A male-essential microRNA is key for avian sex chromosome dosage compensation

Birds have a sex chromosome system in which females are heterogametic (ZW) and males are homogametic (ZZ). The differentiation of avian sex chromosomes from ancestral autosomes entailed the loss of most genes from the W chromosome during evolution. However, to what extent mechanisms evolved that counterbalance the consequences of this extensive gene dosage reduction in female birds has remained unclear. Here we report functional in vivo and evolutionary analyses of a Z-chromosome-linked microRNA (miR-2954) with strongly male-biased expression that was previously proposed to play a key role in sex chromosome dosage compensation ¹ . We knocked out miR-2954 in chicken, which resulted in early embryonic lethality of homozygous knockout males, likely due to the highly specific upregulation of dosage-sensitive Z-linked target genes of miR-2954. Our evolutionary gene expression analyses further revealed that these dosage-sensitive target genes have become upregulated on the single Z in female birds during evolution.

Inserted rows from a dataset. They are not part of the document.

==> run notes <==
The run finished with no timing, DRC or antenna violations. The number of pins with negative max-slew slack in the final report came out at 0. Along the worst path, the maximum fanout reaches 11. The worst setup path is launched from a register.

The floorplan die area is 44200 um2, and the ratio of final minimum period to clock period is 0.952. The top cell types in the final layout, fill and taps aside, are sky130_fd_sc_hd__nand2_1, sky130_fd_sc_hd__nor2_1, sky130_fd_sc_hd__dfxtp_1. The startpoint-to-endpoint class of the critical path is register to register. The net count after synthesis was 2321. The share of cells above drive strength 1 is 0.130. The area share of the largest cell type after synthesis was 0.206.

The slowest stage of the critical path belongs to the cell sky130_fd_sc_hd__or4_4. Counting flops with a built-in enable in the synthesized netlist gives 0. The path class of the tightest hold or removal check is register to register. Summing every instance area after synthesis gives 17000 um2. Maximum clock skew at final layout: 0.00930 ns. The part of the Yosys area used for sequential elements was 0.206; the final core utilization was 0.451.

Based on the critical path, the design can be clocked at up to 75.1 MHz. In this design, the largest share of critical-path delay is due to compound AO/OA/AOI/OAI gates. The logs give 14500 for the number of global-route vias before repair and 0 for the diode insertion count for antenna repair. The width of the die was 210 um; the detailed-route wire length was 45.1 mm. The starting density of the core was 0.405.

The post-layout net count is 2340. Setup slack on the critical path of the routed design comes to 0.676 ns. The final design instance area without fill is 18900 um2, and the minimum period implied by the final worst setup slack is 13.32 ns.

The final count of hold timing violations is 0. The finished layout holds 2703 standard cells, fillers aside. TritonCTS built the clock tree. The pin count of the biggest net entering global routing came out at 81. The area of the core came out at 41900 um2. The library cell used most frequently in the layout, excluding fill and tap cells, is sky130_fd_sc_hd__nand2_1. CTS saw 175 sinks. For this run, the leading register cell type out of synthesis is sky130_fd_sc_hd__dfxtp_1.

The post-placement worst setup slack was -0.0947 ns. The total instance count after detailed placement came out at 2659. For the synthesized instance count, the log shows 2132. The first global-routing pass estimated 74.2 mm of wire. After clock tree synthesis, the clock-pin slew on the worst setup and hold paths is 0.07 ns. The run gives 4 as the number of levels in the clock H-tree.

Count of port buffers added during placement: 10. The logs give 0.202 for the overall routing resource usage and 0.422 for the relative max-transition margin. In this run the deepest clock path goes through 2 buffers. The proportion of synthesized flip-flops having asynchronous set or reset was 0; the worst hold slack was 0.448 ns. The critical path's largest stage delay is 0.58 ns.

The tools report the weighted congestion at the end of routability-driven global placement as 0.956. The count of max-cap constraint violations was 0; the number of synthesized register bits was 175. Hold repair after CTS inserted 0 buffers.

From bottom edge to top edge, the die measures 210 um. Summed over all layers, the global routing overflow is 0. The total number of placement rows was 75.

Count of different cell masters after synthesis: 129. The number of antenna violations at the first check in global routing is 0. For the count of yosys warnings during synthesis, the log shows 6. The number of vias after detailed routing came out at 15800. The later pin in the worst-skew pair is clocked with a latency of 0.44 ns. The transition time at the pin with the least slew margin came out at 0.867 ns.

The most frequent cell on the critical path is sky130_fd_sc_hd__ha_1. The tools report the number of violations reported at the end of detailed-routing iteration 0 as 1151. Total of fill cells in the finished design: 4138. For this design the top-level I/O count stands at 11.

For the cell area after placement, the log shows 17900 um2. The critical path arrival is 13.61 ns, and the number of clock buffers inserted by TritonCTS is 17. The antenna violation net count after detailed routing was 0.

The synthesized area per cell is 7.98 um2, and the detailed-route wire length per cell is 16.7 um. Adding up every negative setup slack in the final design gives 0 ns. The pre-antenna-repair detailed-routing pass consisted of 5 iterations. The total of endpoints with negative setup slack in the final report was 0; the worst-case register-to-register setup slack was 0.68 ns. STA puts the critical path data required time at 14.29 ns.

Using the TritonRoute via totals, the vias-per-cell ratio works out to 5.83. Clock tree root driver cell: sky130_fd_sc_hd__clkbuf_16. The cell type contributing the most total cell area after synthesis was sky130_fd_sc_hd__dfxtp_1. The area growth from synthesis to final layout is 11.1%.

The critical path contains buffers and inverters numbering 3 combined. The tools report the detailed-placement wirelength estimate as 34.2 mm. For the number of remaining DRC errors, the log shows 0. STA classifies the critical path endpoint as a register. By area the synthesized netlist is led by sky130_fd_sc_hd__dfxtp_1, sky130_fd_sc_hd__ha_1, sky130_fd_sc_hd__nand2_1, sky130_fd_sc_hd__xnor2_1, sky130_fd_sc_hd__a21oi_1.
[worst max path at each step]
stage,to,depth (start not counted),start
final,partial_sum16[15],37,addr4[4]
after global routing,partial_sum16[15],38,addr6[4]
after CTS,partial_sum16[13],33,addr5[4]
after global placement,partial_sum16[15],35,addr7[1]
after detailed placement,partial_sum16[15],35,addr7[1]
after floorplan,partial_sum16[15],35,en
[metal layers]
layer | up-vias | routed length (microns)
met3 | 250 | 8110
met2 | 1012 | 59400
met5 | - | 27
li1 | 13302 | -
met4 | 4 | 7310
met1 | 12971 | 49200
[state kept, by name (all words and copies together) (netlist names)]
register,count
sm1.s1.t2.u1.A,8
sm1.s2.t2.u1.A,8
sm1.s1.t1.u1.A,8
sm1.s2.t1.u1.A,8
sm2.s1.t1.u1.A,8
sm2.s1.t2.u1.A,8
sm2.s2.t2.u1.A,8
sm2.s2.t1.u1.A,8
Background: an optimization exercise with open tools, aiming at small area. Do not read the settings as production practice. In this exercise RTL edits were held to simulation tests only and were not proved equivalent to the original.

==> flow/design.v (outline; a module is shown in full before it is edited, if it fits) <==
// module algorithm_core: 748 lines
// module algorithm_top: 21 lines
module algorithm_top (
  input  logic            clk,
  input  logic            rst_n,
  input  logic            s_axis_valid,
  output logic            s_axis_ready,
  input  logic signed [DATA_WIDTH*2-1:0] s_axis_data,  
  output logic            m_axis_valid,
  input  logic            m_axis_ready,
  output logic signed [OUTPUT_WIDTH*2-1:0] m_axis_data
);
  // ...
==> flow/run.sh <==
#!/bin/bash
# synth_recipe.tcl (not shown) runs the flow's synth.tcl, then flattens the netlist and writes it again
# the make line also repeats each setting of config.mk as NAME=value (left out here)
make -C /OpenROAD-flow-scripts/flow DESIGN_CONFIG=/design/flow/config.mk WORK_HOME=/design/flow/orfs CLKGATE_MAP_FILE= SYNTH_SCRIPT=/design/flow/synth_recipe.tcl finish
==> flow/config.mk <==
export PLATFORM = sky130hd
export DESIGN_NAME = algorithm_top
export DESIGN_NICKNAME = algorithm_top
export VERILOG_FILES = /design/flow/design.v
export SDC_FILE = /design/flow/constraint.sdc
export NUM_CORES = 4
export LEC_CHECK = 0
export CAP_MARGIN = 20
export CORE_MARGIN = 2
export CORE_UTILIZATION = 40
export SLEW_MARGIN = 20
==> flow/constraint.sdc <==
create_clock -name core_clock -period 11.0 [get_ports {clk}]
set_input_delay 2.2000 -clock core_clock [delete_from_list [all_inputs] [get_ports {clk}]]
set_output_delay 2.2000 -clock core_clock [all_outputs]
set_load 0.01 [all_outputs]
This is an optimization exercise on Yosys and OpenROAD, whose aim is small area, a short achievable clock period and few clock cycles, not a production implementation.
Only simulation tests tie the RTL to the original design; equivalence was not proved.
Power figures rest on the tool's default switching activity, not on a simulated workload.

## sparse_mac_top
module sparse_mac_top
#(
    parameter int NUM_DECODERS = 2,
    parameter int VALUE_W = 16,
    parameter int INDEX_W = 16,
    parameter int DECODER_FIFO_DEPTH = 16,
    parameter int ACCUM_W = 32
)
(
    input mac_clk,
    input mac_rst,
    input [NUM_DECODERS-1:0] sram_valid_i,
    output [NUM_DECODERS-1:0] sram_ready_o,
    input [NUM_DECODERS*(1+VALUE_W+INDEX_W)-1:0] sram_data_i,
    output mac_valid_o,
    output [ACCUM_W-1:0] mac_data_o
);
localparam int DATA_W = 1 + VALUE_W + INDEX_W;
logic [INDEX_W-1:0] skip0, skip1;
logic [VALUE_W-1:0] val0, val1;
logic in_done0, in_done1;
assign {in_done0, val0, skip0} = sram_data_i[0 +: DATA_W];
assign {in_done1, val1, skip1} = sram_data_i[DATA_W +: DATA_W];
logic hv0, hv1;               
logic hd0, hd1;               
logic [VALUE_W-1:0] hval0;
logic [7:0] b_one, b_two, b_neg;    
logic b_top;                        
logic [INDEX_W:0] diff;       
logic [31:0] acc_s, acc_c;    
logic [31:0] res;             
logic mq;                     
logic fin, both, d_zero, d_neg, pop0, pop1, match, take0, take1;
assign fin    = (hv0 & hd0) | (hv1 & hd1);
  ...
Size: ~160 flip-flops, about 16000 um^2 of cells after synthesis.
export LEC_CHECK = 0
export CAP_MARGIN = 20
export CORE_MARGIN = 2
export CORE_UTILIZATION = 40
export SETUP_SLACK_MARGIN = 3.0
export SLEW_MARGIN = 20
export SYNTH_HIERARCHICAL = 1
create_clock -name core_clock -period 7.0 [get_ports {mac_clk}]
standard.sh (not shown) runs the stock make flow with config.mk's settings and CLKGATE_MAP_FILE= SYNTH_SCRIPT=/design/flow/synth_recipe.tcl, a recipe that flattens the netlist after the stock synthesis.
==> flow/flow/run.sh <==
#!/bin/bash
set -euo pipefail
export BUFFER_PORTS_ARGS="-buffer_cell sky130_fd_sc_hd__buf_2"
bash standard.sh finish > flow_make.log 2>&1
Testbench counts at the start, summed over its fixed seeds: cycles 7,526.
Then changed:
==> flow/run.sh (new file) <==
#!/bin/bash
# synth_recipe.tcl (not shown) runs the flow's synth.tcl, then flattens the netlist and writes it again
# the make line also repeats each setting of config.mk as NAME=value (left out here)
make -C /OpenROAD-flow-scripts/flow DESIGN_CONFIG=/design/flow/config.mk WORK_HOME=/design/flow/orfs CLKGATE_MAP_FILE= SYNTH_SCRIPT=/design/flow/synth_recipe.tcl finish
Settings changed: SETUP_SLACK_MARGIN 3.0 to 4.0.
removed: flow/flow/run.sh
removed: flow/standard.sh
Clock skew hardly moves.
Via count rose by 6.1%.
Synthesized cell count is unchanged.
Combinational power rose by 28%.
Power rose by 18%.
Die area does not change.
Area after synthesis does not change.
Final cell count rose by 5.4%.
First-iteration DRC count rose by 14%.
Then changed:
==> flow/flow/run.sh (new file) <==
#!/bin/bash
set -euo pipefail
export BUFFER_PORTS_ARGS="-buffer_cell sky130_fd_sc_hd__buf_2"
export RECOVER_POWER=100
bash standard.sh finish > flow_make.log 2>&1
==> flow/standard.sh (new file) <==
#!/bin/bash
# synth_recipe.tcl (not shown) runs the flow's synth.tcl, then flattens the netlist and writes it again
# the make line also repeats each setting of config.mk as NAME=value (left out here)
make -C /OpenROAD-flow-scripts/flow DESIGN_CONFIG=/design/flow/config.mk WORK_HOME=/design/flow/orfs CLKGATE_MAP_FILE= SYNTH_SCRIPT=/design/flow/synth_recipe.tcl "${@:-finish}"
Settings changed: SETUP_SLACK_MARGIN 4.0 to 3.0.
removed: flow/run.sh
Outcome: The new run finished but fails on max-capacitance violations, max-slew violations. Final cell count is lower by 5.1%. Sequential share of layout area grows by 3.5 points. Power came out lower by 15%. Area after synthesis stays the same. Utilization came out lower by 8.5 points. Critical path depth decreases by 4.
Then changed:
==> flow/run.sh (new file) <==
#!/bin/bash
# synth_recipe.tcl (not shown) runs the flow's synth.tcl, then flattens the netlist and writes it again
# the make line also repeats each setting of config.mk as NAME=value (left out here)
make -C /OpenROAD-flow-scripts/flow DESIGN_CONFIG=/design/flow/config.mk WORK_HOME=/design/flow/orfs CLKGATE_MAP_FILE= SYNTH_SCRIPT=/design/flow/synth_recipe.tcl finish
Settings changed: SETUP_SLACK_MARGIN 3.0 to 3.5.
removed: flow/flow/run.sh
removed: flow/standard.sh
After rerunning:
- With this change the flow passed the timing, DRC and antenna checks
- routed wire length is higher by 5.2%
- die area does not change
- cell area is higher by 14%
- clock skew is higher by 3.4 ps
- sequential cell count does not change
- combinational power is higher by about 23%
- total power is higher by 13%
- setup slack gains 730 ps

[re-timing with driven ports]
How much do the figures lean on ideal ports? The routed layouts below were timed once more, with nothing changed but the port constraints.
Step 1 assumes that a clkbuf_16 drives the clock port and a buf_2 every other input.
Step 2 adds t to the input delays and takes it off the output delays; t is the mean of the earliest and latest rising clock arrival at the registers after step 1. Input paths then give back, and output paths get back, about the clock's delay inside the block.
a / b / c = no drivers / after step 1 / after step 2; a / b = the first two.
run | t (ns) | setup slack, ns | cell pins on the clock port's net
the first run | 0.506 | 3.096 / 3.096 / 2.795 | 1
the second run | 0.504 | 3.147 / 3.147 / 3.003 | 1
the third run | 0.506 | 2.408 / 2.408 / 2.306 | 1
the fourth run | 0.501 | 3.135 / 3.135 / 2.892 | 1
The setup slack of the first run, which loses most, moves by 0.000 ns with the drivers and by -0.301 ns with both steps.
From an optimization exercise on the open Yosys and OpenROAD flow, aimed at small area; shortcuts taken in it are not production practice.
In this exercise RTL edits were held to simulation tests only and were not proved equivalent to the original.
Power is estimated from default activity; no workload was simulated.

===== flow/run.sh =====
#!/bin/bash
# synth_recipe.tcl (not shown) runs the flow's synth.tcl, then flattens the netlist and writes it again
# the make line also repeats each setting of config.mk as NAME=value (left out here)
make -C /OpenROAD-flow-scripts/flow DESIGN_CONFIG=/design/flow/config.mk WORK_HOME=/design/flow/orfs CLKGATE_MAP_FILE= SYNTH_SCRIPT=/design/flow/synth_recipe.tcl finish

===== flow/config.mk =====
export PLATFORM = sky130hd
export DESIGN_NAME = ARM
export DESIGN_NICKNAME = ARM
export VERILOG_FILES = /design/flow/design.v
export SDC_FILE = /design/flow/constraint.sdc
export NUM_CORES = 4
export LEC_CHECK = 0
export CAP_MARGIN = 20
export CORE_MARGIN = 2
export CORE_UTILIZATION = 40
export PLACE_DENSITY = 0.6
export SLEW_MARGIN = 20

===== flow/constraint.sdc =====
create_clock -name core_clock -period 12.0 [get_ports {clk}]
set_input_delay 2.4000 -clock core_clock [delete_from_list [all_inputs] [get_ports {clk}]]
set_output_delay 2.4000 -clock core_clock [all_outputs]
set_load 0.01 [all_outputs]

===== flow/design.v =====
module ALU(input [31:0] a,b,input [3:0] EXE_CMD,input c,v, output reg [31:0] result, output [3:0] SR);
  reg C,V;
  wire N,Z;
  always@(*)begin
    result=32'b0;
    C=c;
    V=v;
    if(EXE_CMD==4'b0001)
      result=b;
    else if(EXE_CMD==4'b1001)
      result=~b;
    else if(EXE_CMD==4'b0010) begin
      {C,result}=a+b;
      V=(a[31]==b[31])&(a[31]!=result[31]);
    end
    else if(EXE_CMD==4'b0011) begin
      {C,result}=a+b+{31'b0,c};
      V=(a[31]==b[31])&(a[31]!=result[31]);
    end
    else if(EXE_CMD==4'b0100) begin
      {C,result}=a-b;
      V=(a[31]!=b[31])&(a[31]!=result[31]);
    end
    else if(EXE_CMD==4'b0101) begin
      {C,result}=a-b-{31'b0,~c};
      V=(a[31]!=b[31])&(a[31]!=result[31]);
    end
    else if(EXE_CMD==4'b0110)
      result=a&b;
    else if(EXE_CMD==4'b0111)
      result=a|b;
    else if(EXE_CMD==4'b1000)
      result=a^b;
  end
  assign N=result[31];
  assign Z=(result==32'b0);
  assign SR={N,Z,C,V};
endmodule
module ARM(input clk,rst,
           output [31:0] imem_addr,
           input [31:0] imem_rdata,
           output [31:0] dmem_addr,dmem_wdata,
           output dmem_we,
           input [31:0] dmem_rdata);
  wire [3:0] Dest_wb,SR,new_status,src1,src2;
  wire [3:0] ID_Stage_EXE_CMD,ID_Stage_Dest;
  wire [3:0] EXE_Stage_EXE_CMD,EXE_Stage_Dest;
  wire [3:0] MEM_Stage_EXE_CMD,MEM_Stage_Dest;
  wire [11:0] Shift_operand_IN,Shift_operand;
  wire [23:0] Signed_imm_24_IN,Signed_imm_24;
  wire [31:0] ID_Stage_pc,EXE_Stage_pc;
  wire [31:0] IF_Stage_instruction,ID_Stage_instruction_In;
  wire [31:0] Val_Rn_IN,Val_Rm_IN,Val_Rn,Val_Rm,MEM_Stage_Val_Rm;
  wire [31:0] EXE_Stage_ALU_result,MEM_Stage_ALU_result,WB_Stage_ALU_result;
  wire [31:0] BranchAddr;
  wire [31:0] Result_WB;
  wire [31:0] MEM_result,WB_Stage_MEM_result;
  wire [31:0] IF_Stage_pc;
  wire [3:0] SR_cond;
  wire Hazard_Detected,Branch_taken,writeBackEn;
  wire ID_Stage_WB_EN,ID_Stage_MEM_R_EN,ID_Stage_MEM_W_EN,ID_Stage_B,ID_Stage_S;
  wire imm_IN,imm,Two_Src,Rn_is_valid;
  wire EXE_Stage_WB_EN,EXE_Stage_MEM_R_EN,EXE_Stage_MEM_W_EN,EXE_Stage_S;
  wire MEM_Stage_WB_EN,MEM_Stage_MEM_R_EN,MEM_Stage_MEM_W_EN;
  wire WB_Stage_MEM_R_EN;
  assign SR_cond=EXE_Stage_S ? new_status : SR;
  IF_Stage if_stage(.clk(clk),
        .rst(rst),
        .freeze(Hazard_Detected),
        .Branch_taken(Branch_taken),
        .BranchAddr(BranchAddr),
        .imem_rdata(imem_rdata),
        .imem_addr(imem_addr),
        .PC(IF_Stage_pc),
        .Instruction(IF_Stage_instruction));
  IF_Stage_Reg if_stage_reg(.clk(clk),
        .rst(rst),
        .freeze(Hazard_Detected),
        .flush(Branch_taken),
        .PC_in(IF_Stage_pc),
        .Instruction_in(IF_Stage_instruction),
        .PC(ID_Stage_pc),
        .Instruction(ID_Stage_instruction_In));
  ID_Stage id_stage(.clk(clk),
        .rst(rst),
        .Instruction(ID_Stage_instruction_In),
        .Result_WB(Result_WB),
        .writeBackEn(writeBackEn),
        .Dest_wb(Dest_wb),
        .hazard(Hazard_Detected),
        .SR(SR_cond),
        .WB_EN(ID_Stage_WB_EN),
        .MEM_R_EN(ID_Stage_MEM_R_EN),
        .MEM_W_EN(ID_Stage_MEM_W_EN),
        .B(ID_Stage_B),
        .S(ID_Stage_S),
        .EXE_CMD(ID_Stage_EXE_CMD),
        .Val_Rn(Val_Rn_IN),
        .Val_Rm(Val_Rm_IN),
        .imm(imm_IN),
        .Shift_operand(Shift_operand_IN),
        .Signed_imm_24(Signed_imm_24_IN),
        .Dest(ID_Stage_Dest),
        .src1(src1),
        .src2(src2),
        .Two_src(Two_Src),
        .Rn_is_valid(Rn_is_valid));
  ID_Stage_Reg id_stage_reg(.clk(clk),
        .rst(rst),
        .flush(Branch_taken),
        .WB_EN_IN(ID_Stage_WB_EN),
        .MEM_R_EN_IN(ID_Stage_MEM_R_EN),
        .MEM_W_EN_IN(ID_Stage_MEM_W_EN),
        .B_IN(ID_Stage_B),
        .S_IN(ID_Stage_S),
        .EXE_CMD_IN(ID_Stage_EXE_CMD),
        .PC_IN(ID_Stage_pc),
        .Val_Rn_IN(Val_Rn_IN),
        .Val_Rm_IN(Val_Rm_IN),
        .imm_IN(imm_IN),
        .Shift_operand_IN(Shift_operand_IN),
        .Signed_imm_24_IN(Signed_imm_24_IN),
        .Dest_IN(ID_Stage_Dest),
        .WB_EN(EXE_Stage_WB_EN),
        .MEM_R_EN(EXE_Stage_MEM_R_EN),
        .MEM_W_EN(EXE_Stage_MEM_W_EN),
        .B(Branch_taken),
        .S(EXE_Stage_S),
        .EXE_CMD(EXE_Stage_EXE_CMD),
        .PC(EXE_Stage_pc),
        .Val_Rn(Val_Rn),
        .Val_Rm(Val_Rm),
        .imm(imm),
        .Shift_operand(Shift_operand),
        .Signed_imm_24(Signed_imm_24),
        .Dest(EXE_Stage_Dest));
  EXE_Stage exe_stage(.clk(clk),
        .EXE_CMD(EXE_Stage_EXE_CMD),
        .MEM_R_EN(EXE_Stage_MEM_R_EN),
        .MEM_W_EN(EXE_Stage_MEM_W_EN),
        .PC(EXE_Stage_pc),
        .Val_Rn(Val_Rn),
        .Val_Rm(Val_Rm),
        .imm(imm),
        .Shift_operand(Shift_operand),
        .Signed_imm_24(Signed_imm_24),
        .SR(SR),
        .ALU_result(EXE_Stage_ALU_result),
        .Br_addr(BranchAddr),
        .status(new_status));
  EXE_Stage_Reg exe_stage_reg(.clk(clk),
        .rst(rst),
        .WB_en_in(EXE_Stage_WB_EN),
        .MEM_R_EN_in(EXE_Stage_MEM_R_EN),
        .MEM_W_EN_in(EXE_Stage_MEM_W_EN),
        .ALU_result_in(EXE_Stage_ALU_result),
        .ST_val_in(Val_Rm),
        .Dest_in(EXE_Stage_Dest),
        .WB_en(MEM_Stage_WB_EN),
        .MEM_R_EN(MEM_Stage_MEM_R_EN),
        .MEM_W_EN(MEM_Stage_MEM_W_EN),
        .ALU_result(MEM_Stage_ALU_result),
        .ST_val(MEM_Stage_Val_Rm),
        .Dest(MEM_Stage_Dest));
  assign dmem_addr=MEM_Stage_ALU_result;
  assign dmem_wdata=MEM_Stage_Val_Rm;
  assign dmem_we=MEM_Stage_MEM_W_EN;
  assign MEM_result=dmem_rdata;
  MEM_reg mem_reg(.clk(clk),
        .rst(rst),
        .WB_en_in(MEM_Stage_WB_EN),
        .MEM_R_en_in(MEM_Stage_MEM_R_EN),
        .ALU_result_in(MEM_Stage_ALU_result),
        .Mem_read_value_in(MEM_result),
        .Dest_in(MEM_Stage_Dest),
        .WB_en(writeBackEn),
        .MEM_R_en(WB_Stage_MEM_R_EN),
        .ALU_result(WB_Stage_ALU_result),
        .Mem_read_value(WB_Stage_MEM_result),
        .Dest(Dest_wb));
  WB_Stage wb_stage(.ALU_result(WB_Stage_ALU_result),
        .MEM_result(WB_Stage_MEM_result),
        .MEM_R_en(WB_Stage_MEM_R_EN),
        .out(Result_WB));
  HazardDetectionUnit hazard_detection_unit(.src1(src1),
        .src2(src2),
        .Two_Src(Two_Src),
        .Rn_is_valid(Rn_is_valid),
        .Exe_Dest(EXE_Stage_Dest),
        .Exe_WB_EN(EXE_Stage_WB_EN),
        .Mem_Dest(MEM_Stage_Dest),
        .Mem_WB_EN(MEM_Stage_WB_EN),
        .Hazard_Detected(Hazard_Detected));
  StatusRegister status_register(.clk(clk),
        .rst(rst),
        .change_status(EXE_Stage_S),
        .status_in(new_status),
        .status_out(SR));
endmodule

Altogether, our work unveils a scenario where evolutionary pressures on females following W gene loss led to the evolution of transcriptional upregulation of dosage-sensitive genes on the Z not only in female but also in male birds. The resulting overabundance of transcripts in males resulting from the combined activity of two dosage-sensitive Z gene copies was in turn offset by the emergence of a highly targeted miR-2954-mediated transcript degradation mechanism during avian evolution. Our findings demonstrate that birds have evolved a unique sex chromosome dosage compensation system in which a microRNA has become essential for male survival.